A typical ore body will contain a few percent of ore minerals—typically sulphide minerals like chalcopyrite or sphalerite—along with the minerals of the original rock (e.g., quartz, feldspar, amphibole etc.). Most ores also contain some other non-ore minerals (e.g., hematite) and some other sulphide minerals, especially pyrite (FeS2).When ore is first processed (typically close to the mine) it is crushed to gravel-sized chunks and then ground to a fine powder and the ore minerals are physically separated from the rest of the rock to make a concentrate. At a molybdenum mine, for example, this concentrate may be almost pure molybdenite (MoS2). The rest of the rock is known as tailings. It comes out of the concentrator as a wet slurry and is typically stored near to the mine, in most cases within a tailings pond.
The tailings pond at the Volcanogenic Massive Sulphide copper-zinc-silver-gold Myra Falls Mine on Vancouver Island is shown on Figure 8.2.3. The tailings are contained by an embankment. Also visible in the foreground of Figure 8.2.3 is a pile of waste rock, which is non-ore rock that was mined in order to access the ore. Although this waste rock has low levels of ore minerals, at many mines it contains up to a few percent pyrite. The tailings and the waste rock at most mines are an environmental liability because they both contain pyrite plus small amounts of ore minerals. When pyrite is exposed to oxygen and water it generates sulphuric acid—also known as acid rock drainage (ARD). Acidity itself is a problem to the environment, but because the ore elements, for example copper or lead, are more soluble in acidic water than in neutral water the ARD is also typically quite rich in metals, many of which are toxic. The causes and consequences of ARD are summarized below in Box 8.1.
Tailings ponds and waste-rock storage piles must be carefully designed, built and maintained to ensure their integrity, and also to ensure that acidic and metal-rich water is not leaking out. In August 2014 the tailings pond (retention basin) at the Mt.
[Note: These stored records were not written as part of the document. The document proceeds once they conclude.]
This design comes from an exercise in tuning for small area on the open sky130 flow, not from production work. Function was checked by simulation only, so behaviour that the tests miss may differ from the original. No activity file was given, so power comes from the tool's default toggle rates.

## kojisan_sau
module kojisan_sau (
    input  wire        clk,
    input  wire        rst,           
    input  wire        host_we,
    input  wire [2:0]  host_addr,
    input  wire [31:0] host_wdata,
    output reg  [31:0] host_rdata,
    output wire        irq,
    output wire        bus_req,
    output reg  [2:0]  bus_op,
    output reg  [7:0]  bus_wdata,
    output wire        bus_mack,
    input  wire        bus_ans,
    input  wire [1:0]  bus_ans_code,
    input  wire [7:0]  bus_rdata
);
Size in the first run: roughly 630 cells after synthesis, ~94 flip-flops, ~95 I/O pins.
clock: 500.0 ns
lec_check: 0
cap_margin: 20
core_margin: 2
core_utilization: 40
cts_buf_list: sky130_fd_sc_hd__clkbuf_8
slew_margin: 20
standard.sh (not shown) runs the stock make flow with config.mk's settings and CLKGATE_MAP_FILE= SYNTH_SCRIPT=/design/flow/synth_recipe.tcl, a recipe that flattens the netlist after the stock synthesis.
==> flow/flow/run.sh <==
#!/bin/bash
# Standard ORFS layout, except that the port buffers are the smallest buffer cell (buf_1)
# instead of the cell buffer_ports picks by default. Every port still gets its own buffer.
set -euo pipefail
cd "$(dirname "$0")/.."
export BUFFER_PORTS_ARGS="-buffer_cell sky130_fd_sc_hd__buf_1"
bash standard.sh > standard_flow.log 2>&1
Change:
==> flow/run.sh (new file) <==
#!/bin/bash
# synth_recipe.tcl (not shown) runs the flow's synth.tcl, then flattens the netlist and writes it again
# the make line also repeats each setting of config.mk as NAME=value (left out here)
make -C /OpenROAD-flow-scripts/flow DESIGN_CONFIG=/design/flow/config.mk WORK_HOME=/design/flow/orfs CLKGATE_MAP_FILE= SYNTH_SCRIPT=/design/flow/synth_recipe.tcl finish
- CTS_BUF_LIST: sky130_fd_sc_hd__clkbuf_8 -> not set
removed: flow/flow/run.sh
removed: flow/standard.sh
=>
- The changed run completed with no timing, DRC or antenna violations
- worst hold slack gains 0.0043 ns
- area after synthesis is unchanged
- final cell count does not change
- sequential cell count is unchanged
- wire length climbs by 1.3%
- non-clock buffer count stays the same
- global-route usage climbs by 0.79 points
- worst setup slack is worse by 0.73 ns
- utilization grows by 3.8 points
Polley Mine in central BC failed, releasing 10 million cubic metres of waste-water along with 4.5 million cubic metres of tailings slurry into Polley Lake, Hazeltine Creek and Quesnel Lake (Figure 8.2.4).At the time of the failure of the retention dam work was underway to raise the level of the dam so that more tailings could be stored. Because of changes to the mining regulations the structure had not been inspected by government officials for at least two years. The released water and metal-rich tailings flowed first into Polley Lake, and then down Hazeltine Creek into Quesnel Lake. Surface water samples collected in the affected water bodies showed elevated levels of suspended solids, chromium, copper, iron and phosphorous during 2014, but the levels had returned to “normal” by 2016.[1] The remediation project has cost the mining company $70 million, and the mine was out of operation for 3 years (2014 to 2017). Three engineers that were involved in the design, construction and maintenance of the dam are facing disciplinary hearings by Engineers and Geoscientists B.C.
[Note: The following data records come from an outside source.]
This design comes from an exercise in tuning for small area, a short achievable clock period and few clock cycles per item on the open sky130 flow, not from production work. Function not checked in this run: the RTL went through the layout flow alone.

==> design.v <==
module hw2core_clz (
    input  wire [31:0] x,
    output wire [5:0]  n
);
    wire [31:0] v0 = x;
    wire        z16 = (v0[31:16] == 16'd0);
    wire [31:0] v1 = z16 ? {v0[15:0], 16'd0} : v0;
    wire        z8  = (v1[31:24] == 8'd0);
    wire [31:0] v2 = z8 ? {v1[23:0], 8'd0} : v1;
    wire        z4  = (v2[31:28] == 4'd0);
    wire [31:0] v3 = z4 ? {v2[27:0], 4'd0} : v2;
    wire        z2  = (v3[31:30] == 2'd0);
    wire [31:0] v4 = z2 ? {v3[29:0], 2'd0} : v3;
    wire        z1  = ~v4[31];
    assign n = (x == 32'd0) ? 6'd32 : {1'b0, z16, z8, z4, z2, z1};
endmodule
Most mines have concentrators on site because it is relatively simple to separate ore minerals from non-ore minerals, and thus significantly reduce the costs and other implications of transportation. But separation of ore minerals is only the preliminary stage of metal refinement, for most metals the second stage involves separating the actual elements within the ore minerals. For example, the most common ore of copper is chalcopyrite (CuFeS2). The copper must be separated from the iron and sulphur to make copper metal and that involves complicated and very energy-intensive processes that are done at smelters or other types of refineries. Because of their cost and the economies of scale, there are far fewer refineries than there are mines.
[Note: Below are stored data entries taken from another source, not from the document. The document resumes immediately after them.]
Context: an optimization exercise on an open-source flow, tuned for small area, a short achievable clock period and few clock cycles. The choices shown serve that exercise and are no tape-out recipe.
In this exercise RTL edits were held to simulation tests only and were not proved equivalent to the original.
Power and IR drop assume default switching activity.

--- flow/config.mk ---
export PLATFORM = sky130hd
export DESIGN_NAME = sumhash512
export DESIGN_NICKNAME = sumhash512
export VERILOG_FILES = /design/flow/design.v
export SDC_FILE = /design/flow/constraint.sdc
export NUM_CORES = 4
export LEC_CHECK = 0
export CAP_MARGIN = 20
export CELL_PAD_IN_SITES_DETAIL_PLACEMENT = 1
export CELL_PAD_IN_SITES_GLOBAL_PLACEMENT = 2
export CORE_MARGIN = 2
export CORE_UTILIZATION = 40
export CTS_CLUSTER_DIAMETER = 60
export CTS_CLUSTER_SIZE = 30
export PLACE_DENSITY = 0.55
export SETUP_SLACK_MARGIN = 4.15
export SLEW_MARGIN = 20
--- flow/constraint.sdc ---
create_clock -name core_clock -period 7.0 [get_ports {clk}]
set_input_delay 1.4000 -clock core_clock [delete_from_list [all_inputs] [get_ports {clk}]]
set_output_delay 1.4000 -clock core_clock [all_outputs]
set_load 0.01 [all_outputs]
--- flow/design.v ---
module ssc_compress #(
    parameter W = 16
) (
    input  wire         clk,
    input  wire         add,
    input  wire         clr,
    input  wire [511:0] mat_col,
    output wire [511:0] result
);
    localparam NC = 64 / W;
    reg [511:0]        acc;
    reg [8*NC-1:0]     cy;      
    integer i, k;
    reg [W:0] s;
    always @(posedge clk) begin
        for (i = 0; i < 8; i = i + 1) begin
            for (k = 0; k < NC; k = k + 1) begin
                s = (clr ? {(W+1){1'b0}} : {1'b0, acc[64*i + W*k +: W]})
                  + (add ? {1'b0, mat_col[64*i + W*k +: W]} : {(W+1){1'b0}})
                  + ((clr || k == 0) ? {(W+1){1'b0}} : {{W{1'b0}}, cy[NC*i + k]});
                acc[64*i + W*k +: W] <= s[W-1:0];
                if (k + 1 < NC)
                    cy[NC*i + k + 1] <= s[W];
            end
            cy[NC*i] <= 1'b0;
        end
    end
    assign result = acc;
endmodule
module sumhash512 (
    input  wire         clk,
    input  wire         rst,
    input  wire         cmd_valid,
    output wire         cmd_ready,
    input  wire [2:0]   cmd_op,
    input  wire         cmd_salted,
    input  wire [3:0]   cmd_cnt,
    input  wire [63:0]  cmd_data,
    output reg  [9:0]   mat_addr,
    input  wire [511:0] mat_col,
    output reg          dig_valid,
    output wire [511:0] dig
);
    localparam OP_SLOAD = 3'd0;
    localparam OP_INIT  = 3'd1;
    localparam OP_RESET = 3'd2;
    localparam OP_WRITE = 3'd3;
    localparam OP_FINAL = 3'd4;
    localparam W  = 8;              
    localparam F  = 64 / W - 1;     
    localparam TD = 3 + F;          
    localparam K_MSG  = 2'd0;       
    localparam K_FOLD = 2'd1;       
    localparam K_FIN1 = 2'd2;       
    localparam K_FIN2 = 2'd3;       
    localparam P_IDLE = 2'd0;
    localparam P_BD   = 2'd1;       
    localparam P_BL   = 2'd2;       
    localparam P_C    = 2'd3;       
    reg         ready_r;
    reg         hv;
    reg         hs, hw, hir, hini, hf;  
    reg         hsal;
    reg [3:0]   hcnt;
    reg [63:0]  hdat;
    reg [2:0]   rotc;               
    reg         wb;                 
    reg [6:0]   wlo, whi;           
    reg         wblk, wstg, saltld;
    reg [511:0] chain;
    reg         czero;              
    reg [511:0] blk;                
    reg [5:0]   clen;
    reg [51:0]  tblk;               
    reg         tinc;               
    reg         salted;
    reg [511:0] salt;
    reg [511:0] stage;
    reg [6:0]   scnt;
    reg         fin_busy;           
    reg         rq;
    reg [1:0]   rq_kind;
    reg [1:0]   jk;
    reg [6:0]   j_nb;
    reg         j_mk, j_len, j_two, j_skipc;
    reg [9:0]   j_bdend;
    reg [1:0]   ph;
    reg [9:0]   jn;
    reg [63:0]  joh;                
    reg         jfirst;
    reg         tnz;                
    reg [9:0]   j_blend;            
    reg [511:0] tmp;                
    reg         tprev;              
    reg         j_cfirst;           
    reg         v1, f1;
    reg [7:0]   b8, s8, c8;
    reg [7:0]   goh1;               
    reg         tb1, fin2_1, isc1, dv1, mk1, lb1;
    reg         add_r, clr_r;
    reg [TD:1]  tk;
    reg [1:0]   tkind [1:TD];
    reg [TD:1]  ttwo;
    reg         chain_ld, tmp_ld;
    wire [511:0] accv;
    assign dig = tmp;
    assign cmd_ready = ready_r;
    wire       h_sload  = hs;
    wire       h_write  = hw;
    wire [2:0] off      = h_sload ? scnt[2:0] : clen[2:0];
    wire       aligned  = wb || (hcnt == 4'd0) || (rotc == off);
    wire       busy     = rq || (ph != P_IDLE) || (|tk) || fin_busy;
    wire       lock     = rq || ((ph == P_BD) && (jk == K_MSG || jk == K_FIN1));
    wire       can_ex = (hs && aligned) || (hw && aligned && !lock && !fin_busy)
                       || ((hir || hf) && !busy) || !(hs || hw || hir || hf);
    wire ex = hv && can_ex;
    wire [6:0] nl    = {1'b0, clen} + {3'd0, hcnt};
    wire [6:0] sl    = scnt + {3'd0, hcnt};
    wire       wrap  = h_write && !wb && nl[6] && (nl != 7'd64);
    wire       h_done = ex && !wrap;
    wire       rotate = hv && !aligned && (h_sload || h_write);
    wire [6:0] lo = h_sload ? scnt : (wb ? 7'd0 : {1'b0, clen});
    wire [6:0] hi = h_sload ? sl   : (wb ? {1'b0, clen} : nl);
    reg  [63:0] ben;
    integer p;
    always @* for (p = 0; p < 64; p = p + 1) ben[p] = (p >= wlo) && (p < whi);
    wire tail_ok = ~|tk[F-1:1];
    wire start   = rq && (ph == P_IDLE) && tail_ok && !saltld;
    wire [6:0] s_nb   = (rq_kind == K_MSG) ? 7'd64 : (rq_kind == K_FIN1) ? {1'b0, clen} : 7'd0;
    wire       s_mk   = (rq_kind == K_FIN1);
    wire       s_len  = (rq_kind == K_FIN2) || ((rq_kind == K_FIN1) && clen < 6'd48);
    wire       s_two  = (rq_kind == K_FIN1) && clen >= 6'd48;
    wire       s_skipc= (rq_kind != K_FIN2) && czero;
    wire [9:0] s_bdn  = {s_nb, 3'd0} + {9'd0, s_mk};      
    wire [9:0] s_bdend= salted ? 10'd1023 : 10'd511 + s_bdn;
    wire       s_hasbd= salted || (s_bdn != 10'd0);
    wire       s_hasbl= !salted && s_len && ((tblk != 52'd0) || (clen != 6'd0));
    wire       s_cfirst = (rq_kind == K_FIN2);
    wire [1:0] s_ph   = s_cfirst ? P_C : s_hasbd ? P_BD : s_hasbl ? P_BL : P_C;
    wire [57:0] tcount = {tblk, clen};
    reg  [5:0]  tmsb;
    integer b;
    always @* begin
        tmsb = 6'd0;
        for (b = 0; b < 58; b = b + 1)
            if (tcount[b]) tmsb = b[5:0];
    end
    wire [63:0] lenbits = {3'd0, tcount, 3'd0};
    wire inlen   = (jn >= 10'd899) && (jn < 10'd957);
    wire ph_end  = (ph == P_BD) ? (jn == j_bdend)
                 : (ph == P_BL) ? (jn == j_blend)
                 : (ph == P_C)  ? (jn == 10'd511) : 1'b0;
    reg  [1:0] ph_nx_end;
    always @* begin
        if (ph == P_BD && !salted && j_len && tnz)
            ph_nx_end = P_BL;
        else if ((ph == P_BD || ph == P_BL) && !j_skipc && !j_cfirst)
            ph_nx_end = P_C;
        else if (ph == P_C && j_cfirst && salted)
            ph_nx_end = P_BD;
        else if (ph == P_C && j_cfirst && j_len && tnz)
            ph_nx_end = P_BL;
        else
            ph_nx_end = P_IDLE;
    end
    wire last_issue = (ph != P_IDLE) && ph_end && (ph_nx_end == P_IDLE);
    wire [1:0] ph_nx = start ? s_ph : (ph != P_IDLE && ph_end) ? ph_nx_end : ph;
    wire [8:0] jp = jn[8:0];
    reg  [7:0] b8_n, s8_n, c8_n;
    integer g;
    always @* begin
        for (g = 0; g < 8; g = g + 1) begin
            b8_n[g] = |(blk[64*g +: 64] & joh);
            s8_n[g] = |(salt[64*g +: 64] & joh);
            c8_n[g] = |(chain[64*g +: 64] & joh);
        end
    end
    wire isc0 = (ph == P_C);
    wire dv0  = ({1'b0, jp[8:3]} < j_nb);
    wire mk0  = j_mk && (jp == {clen, 3'd0});
    wire lb0  = j_len && inlen && |(lenbits & joh);
    wire xc = fin2_1 ? tb1 : |(c8 & goh1);
    wire xb = ((dv1 && |(b8 & goh1)) || mk1 || lb1) ^ (salted && |(s8 & goh1));
    wire x1 = isc1 ? xc : xb;
    ssc_compress #(.W(W)) u_comp (
        .clk     (clk),
        .add     (add_r),
        .clr     (clr_r),
        .mat_col (mat_col),
        .result  (accv)
    );
    wire        dn      = tk[TD];
    wire [1:0]  dn_kind = tkind[TD];
    wire        dn_two  = ttwo[TD];
    wire accept = cmd_valid && ready_r;
    wire hv_nx  = (hv && !h_done) || accept;
    integer q;
    always @(posedge clk) begin
        if (ready_r) begin
            hs   <= (cmd_op == OP_SLOAD);
            hw   <= (cmd_op == OP_WRITE);
            hir  <= (cmd_op == OP_INIT) || (cmd_op == OP_RESET);
            hini <= (cmd_op == OP_INIT);
            hf   <= (cmd_op == OP_FINAL);
            hsal <= cmd_salted;
            hcnt <= cmd_cnt;
            hdat <= cmd_data;
            rotc <= 3'd0;
            wb   <= 1'b0;
        end else begin
            if (rotate) begin
                hdat <= {hdat[55:0], hdat[63:56]};
                rotc <= rotc + 3'd1;
            end
            if (ex && wrap)
                wb <= 1'b1;
        end
        wlo    <= lo;
        whi    <= hi;
        wblk   <= ex && h_write;
        wstg   <= ex && h_sload;
        saltld <= ex && hini && hsal;
        for (q = 0; q < 64; q = q + 1) begin
            if (wblk && ben[q]) blk[8*q +: 8]   <= hdat[8*(q%8) +: 8];
            if (wstg && ben[q]) stage[8*q +: 8] <= hdat[8*(q%8) +: 8];
        end
        if (saltld)
            salt <= stage;
        if (start) begin
            jk      <= rq_kind;
            j_nb    <= s_nb;
            j_mk    <= s_mk;
            j_len   <= s_len;
            j_two   <= s_two;
            j_skipc <= s_skipc;
            j_bdend <= s_bdend;
            j_cfirst<= s_cfirst;
            tnz     <= |tcount;
            j_blend <= 10'd899 + {4'd0, tmsb};
            jfirst  <= 1'b1;
        end else if (ph != P_IDLE) begin
            jfirst <= 1'b0;
        end
        if (start) begin
            jn  <= s_cfirst ? 10'd0 : s_hasbd ? 10'd512 : s_hasbl ? 10'd899 : 10'd0;
            joh <= (!s_cfirst && !s_hasbd && s_hasbl) ? 64'd8 : 64'd1;
        end else if (ph != P_IDLE && ph_end) begin
            jn  <= (ph_nx_end == P_BL) ? 10'd899 : (ph_nx_end == P_BD) ? 10'd512 : 10'd0;
            joh <= (ph_nx_end == P_BL) ? 64'd8 : 64'd1;
        end else begin
            jn  <= jn + 10'd1;
            joh <= {joh[62:0], joh[63]};
        end
        chain_ld <= tk[TD-1] && (tkind[TD-1] == K_MSG || tkind[TD-1] == K_FOLD);
        tmp_ld   <= tk[TD-1] && (tkind[TD-1] == K_FIN1 || tkind[TD-1] == K_FIN2);
        if (chain_ld)
            chain <= accv;
        if (tmp_ld)
            tmp <= accv;
        else
            tmp <= {1'b0, tmp[511:1]};
        tprev <= tmp[0];
        mat_addr <= jn;
        b8 <= b8_n; s8 <= s8_n; c8 <= c8_n;
        goh1 <= 8'd1 << jn[8:6];
        tb1    <= tprev;
        fin2_1 <= (jk == K_FIN2);
        isc1   <= isc0;
        dv1    <= dv0;
        mk1    <= mk0;
        lb1    <= lb0;
        f1     <= jfirst;
        add_r  <= v1 && x1;
        clr_r  <= v1 && f1;
        for (q = 2; q <= TD; q = q + 1) begin
            tkind[q] <= tkind[q-1];
            ttwo[q]  <= ttwo[q-1];
        end
        tkind[1] <= jk;
        ttwo[1]  <= j_two;
        if (rst) begin
            ready_r   <= 1'b1;
            hv        <= 1'b0;
            wblk      <= 1'b0;
            wstg      <= 1'b0;
            saltld    <= 1'b0;
            clen      <= 6'd0;
            scnt      <= 7'd0;
            tblk      <= 52'd0;
            tinc      <= 1'b0;
            salted    <= 1'b0;
            czero     <= 1'b1;
            fin_busy  <= 1'b0;
            rq        <= 1'b0;
            rq_kind   <= K_MSG;
            ph        <= P_IDLE;
            v1        <= 1'b0;
            add_r     <= 1'b0;
            clr_r     <= 1'b0;
            tk        <= {TD{1'b0}};
            chain_ld  <= 1'b0;
            tmp_ld    <= 1'b0;
            dig_valid <= 1'b0;
        end else begin
            ready_r   <= !hv_nx;
            hv        <= hv_nx;
            ph        <= ph_nx;
            v1        <= (ph != P_IDLE);
            tk        <= {tk[TD-1:1], last_issue};
            dig_valid <= dn && (dn_kind == K_FIN2 || (dn_kind == K_FIN1 && !dn_two));
            if (start) begin
                rq <= 1'b0;
                if (rq_kind == K_MSG || rq_kind == K_FOLD)
                    czero <= 1'b0;
            end
            if (dn && dn_kind == K_FIN2)
                fin_busy <= 1'b0;
            if (dn && dn_kind == K_FIN1) begin
                if (dn_two) begin
                    rq      <= 1'b1;
                    rq_kind <= K_FIN2;
                end else
                    fin_busy <= 1'b0;
            end
            tinc <= ex && hw && !wb && nl[6];
            if (tinc)
                tblk <= tblk + 52'd1;
            if (ex && hs)
                scnt <= sl;
            if (ex && hir) begin
                clen  <= 6'd0;
                czero <= 1'b1;
                if (hini) begin
                    salted <= hsal;
                    scnt   <= 7'd0;
                end
                if (hini ? hsal : salted) begin
                    tblk    <= 52'd1;
                    rq      <= 1'b1;
                    rq_kind <= K_FOLD;
                end else
                    tblk <= 52'd0;
            end
            if (ex && hw && !wb) begin
                clen <= nl[5:0];
                if (nl[6]) begin
                    rq      <= 1'b1;
                    rq_kind <= K_MSG;
                end
            end
            if (ex && hf) begin
                rq       <= 1'b1;
                rq_kind  <= K_FIN1;
                fin_busy <= 1'b1;
            end
        end
    end
endmodule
Some of the potential environmental effects of metal mines are summarized on Table 8.2. All mining activities result in a loss of natural environment because land has to be cleared and is no longer available for or useful to the plants and animals that once lived there. Mining involves blasting, breaking and crushing rock, and so dust is created. Some of this material is metal-rich, and is fine enough to be wind-borne, and so can be dispersed widely. Some gets into water courses. Because sulphide minerals—especially pyrite—lead to acidification of water acid rock drainage is a common problem around mine sites (see Box 8.1). Materials, such as waste rock that is piled up around a mine, are subject to slope failure and such failures represent risks to people, infrastructure and to the environment. Tailings represent a special class of such materials because they are typically saturated with water, and are also rich in metals and so are potential sources of ARD. Tailings are a problem if their containment structure is breached (as at Mt. Polley), but can also be an ongoing issue of the water they contain is able to slowly leak from the storage facility. Finally, smelting processes involve application of enough heat to melt ore concentrates and that produces gases and ash that become airborne and hence are widely dispersed. In most cases the heat comes from fossil fuels.
The Sudbury region of Ontario is an example of the environmental risk of smelter stacks. Sudbury is home to the largest nickel smelting operation in the world. By the middle part of the 20th century a region of several hundred square km around mine district had either been completely de-vegetated or damaged by the contaminants released or the acidity they produced. In 1970 a 385 m tall superstack was built in Sudbury to allow smelter contamination to be dispersed further. This allowed for eventual revegetation of the region around the city but resulted in the spread of the contamination over a much wider area, even into other provinces and states.[2]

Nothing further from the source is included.